> **WORK REQUIRED**
Write out the data below in full. Keep it exact.

-- RAW DATA follows --

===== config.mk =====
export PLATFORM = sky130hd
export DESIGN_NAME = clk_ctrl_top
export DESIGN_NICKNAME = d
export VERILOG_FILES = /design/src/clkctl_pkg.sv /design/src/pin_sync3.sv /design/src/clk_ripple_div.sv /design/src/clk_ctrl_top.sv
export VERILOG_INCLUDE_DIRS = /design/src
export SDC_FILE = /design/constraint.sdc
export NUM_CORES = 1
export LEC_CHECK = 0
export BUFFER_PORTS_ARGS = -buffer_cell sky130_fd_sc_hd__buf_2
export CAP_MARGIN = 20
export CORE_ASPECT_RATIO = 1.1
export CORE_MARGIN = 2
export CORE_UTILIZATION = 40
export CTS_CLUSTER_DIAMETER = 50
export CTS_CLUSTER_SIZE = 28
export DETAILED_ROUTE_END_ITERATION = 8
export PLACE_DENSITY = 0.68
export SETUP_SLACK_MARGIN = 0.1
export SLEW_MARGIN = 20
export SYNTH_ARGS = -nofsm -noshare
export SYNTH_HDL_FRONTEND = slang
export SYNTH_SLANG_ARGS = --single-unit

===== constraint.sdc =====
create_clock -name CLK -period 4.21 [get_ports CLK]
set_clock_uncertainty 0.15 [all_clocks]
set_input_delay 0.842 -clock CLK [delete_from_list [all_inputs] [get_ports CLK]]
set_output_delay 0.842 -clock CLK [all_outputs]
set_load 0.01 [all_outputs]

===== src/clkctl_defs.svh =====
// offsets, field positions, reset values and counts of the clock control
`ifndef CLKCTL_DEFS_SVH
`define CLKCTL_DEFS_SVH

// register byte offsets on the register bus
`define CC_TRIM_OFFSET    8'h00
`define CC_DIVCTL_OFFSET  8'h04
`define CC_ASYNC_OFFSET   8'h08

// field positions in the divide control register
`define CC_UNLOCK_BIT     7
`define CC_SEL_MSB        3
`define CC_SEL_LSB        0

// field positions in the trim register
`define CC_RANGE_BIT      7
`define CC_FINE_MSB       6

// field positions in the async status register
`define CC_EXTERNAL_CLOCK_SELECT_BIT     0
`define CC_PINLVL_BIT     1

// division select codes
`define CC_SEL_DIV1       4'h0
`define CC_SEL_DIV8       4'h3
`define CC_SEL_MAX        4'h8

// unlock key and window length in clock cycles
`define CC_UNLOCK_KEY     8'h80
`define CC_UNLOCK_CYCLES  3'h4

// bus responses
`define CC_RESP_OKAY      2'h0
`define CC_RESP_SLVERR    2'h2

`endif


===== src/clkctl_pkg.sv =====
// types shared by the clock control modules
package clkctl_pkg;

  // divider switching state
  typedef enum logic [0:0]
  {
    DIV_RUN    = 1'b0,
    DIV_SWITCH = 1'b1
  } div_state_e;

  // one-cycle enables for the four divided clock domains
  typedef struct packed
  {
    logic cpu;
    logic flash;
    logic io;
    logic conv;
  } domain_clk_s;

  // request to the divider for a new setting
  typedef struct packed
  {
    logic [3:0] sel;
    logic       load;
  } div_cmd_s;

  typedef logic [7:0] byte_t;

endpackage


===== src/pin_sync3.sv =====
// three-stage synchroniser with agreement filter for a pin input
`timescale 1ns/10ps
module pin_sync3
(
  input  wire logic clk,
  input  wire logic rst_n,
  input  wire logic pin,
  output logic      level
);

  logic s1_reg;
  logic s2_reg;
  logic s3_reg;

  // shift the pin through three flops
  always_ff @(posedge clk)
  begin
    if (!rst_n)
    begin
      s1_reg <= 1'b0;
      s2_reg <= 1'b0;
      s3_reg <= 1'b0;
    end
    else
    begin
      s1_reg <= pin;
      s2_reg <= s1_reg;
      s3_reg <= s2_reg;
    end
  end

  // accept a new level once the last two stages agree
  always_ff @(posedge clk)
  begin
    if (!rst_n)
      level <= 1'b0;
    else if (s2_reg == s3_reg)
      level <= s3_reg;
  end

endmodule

-- RAW DATA concluded --

> **ANSWER FOR THIS EXERCISE**
===== config.mk =====
export PLATFORM = sky130hd
export DESIGN_NAME = clk_ctrl_top
export DESIGN_NICKNAME = d
export VERILOG_FILES = /design/src/clkctl_pkg.sv /design/src/pin_sync3.sv /design/src/clk_ripple_div.sv /design/src/clk_ctrl_top.sv
export VERILOG_INCLUDE_DIRS = /design/src
export SDC_FILE = /design/constraint.sdc
export NUM_CORES = 1
export LEC_CHECK = 0
export BUFFER_PORTS_ARGS = -buffer_cell sky130_fd_sc_hd__buf_2
export CAP_MARGIN = 20
export CORE_ASPECT_RATIO = 1.1
export CORE_MARGIN = 2
export CORE_UTILIZATION = 40
export CTS_CLUSTER_DIAMETER = 50
export CTS_CLUSTER_SIZE = 28
export DETAILED_ROUTE_END_ITERATION = 8
export PLACE_DENSITY = 0.68
export SETUP_SLACK_MARGIN = 0.1
export SLEW_MARGIN = 20
export SYNTH_ARGS = -nofsm -noshare
export SYNTH_HDL_FRONTEND = slang
export SYNTH_SLANG_ARGS = --single-unit

===== constraint.sdc =====
create_clock -name CLK -period 4.21 [get_ports CLK]
set_clock_uncertainty 0.15 [all_clocks]
set_input_delay 0.842 -clock CLK [delete_from_list [all_inputs] [get_ports CLK]]
set_output_delay 0.842 -clock CLK [all_outputs]
set_load 0.01 [all_outputs]

===== src/clkctl_defs.svh =====
// offsets, field positions, reset values and counts of the clock control
`ifndef CLKCTL_DEFS_SVH
`define CLKCTL_DEFS_SVH

// register byte offsets on the register bus
`define CC_TRIM_OFFSET    8'h00
`define CC_DIVCTL_OFFSET  8'h04
`define CC_ASYNC_OFFSET   8'h08

// field positions in the divide control register
`define CC_UNLOCK_BIT     7
`define CC_SEL_MSB        3
`define CC_SEL_LSB        0

// field positions in the trim register
`define CC_RANGE_BIT      7
`define CC_FINE_MSB       6

// field positions in the async status register
`define CC_EXTERNAL_CLOCK_SELECT_BIT     0
`define CC_PINLVL_BIT     1

// division select codes
`define CC_SEL_DIV1       4'h0
`define CC_SEL_DIV8       4'h3
`define CC_SEL_MAX        4'h8

// unlock key and window length in clock cycles
`define CC_UNLOCK_KEY     8'h80
`define CC_UNLOCK_CYCLES  3'h4

// bus responses
`define CC_RESP_OKAY      2'h0
`define CC_RESP_SLVERR    2'h2

`endif


===== src/clkctl_pkg.sv =====
// types shared by the clock control modules
package clkctl_pkg;

  // divider switching state
  typedef enum logic [0:0]
  {
    DIV_RUN    = 1'b0,
    DIV_SWITCH = 1'b1
  } div_state_e;

  // one-cycle enables for the four divided clock domains
  typedef struct packed
  {
    logic cpu;
    logic flash;
    logic io;
    logic conv;
  } domain_clk_s;

  // request to the divider for a new setting
  typedef struct packed
  {
    logic [3:0] sel;
    logic       load;
  } div_cmd_s;

  typedef logic [7:0] byte_t;

endpackage


===== src/pin_sync3.sv =====
// three-stage synchroniser with agreement filter for a pin input
`timescale 1ns/10ps
module pin_sync3
(
  input  wire logic clk,
  input  wire logic rst_n,
  input  wire logic pin,
  output logic      level
);

  logic s1_reg;
  logic s2_reg;
  logic s3_reg;

  // shift the pin through three flops
  always_ff @(posedge clk)
  begin
    if (!rst_n)
    begin
      s1_reg <= 1'b0;
      s2_reg <= 1'b0;
      s3_reg <= 1'b0;
    end
    else
    begin
      s1_reg <= pin;
      s2_reg <= s1_reg;
      s3_reg <= s2_reg;
    end
  end

  // accept a new level once the last two stages agree
  always_ff @(posedge clk)
  begin
    if (!rst_n)
      level <= 1'b0;
    else if (s2_reg == s3_reg)
      level <= s3_reg;
  end

endmodule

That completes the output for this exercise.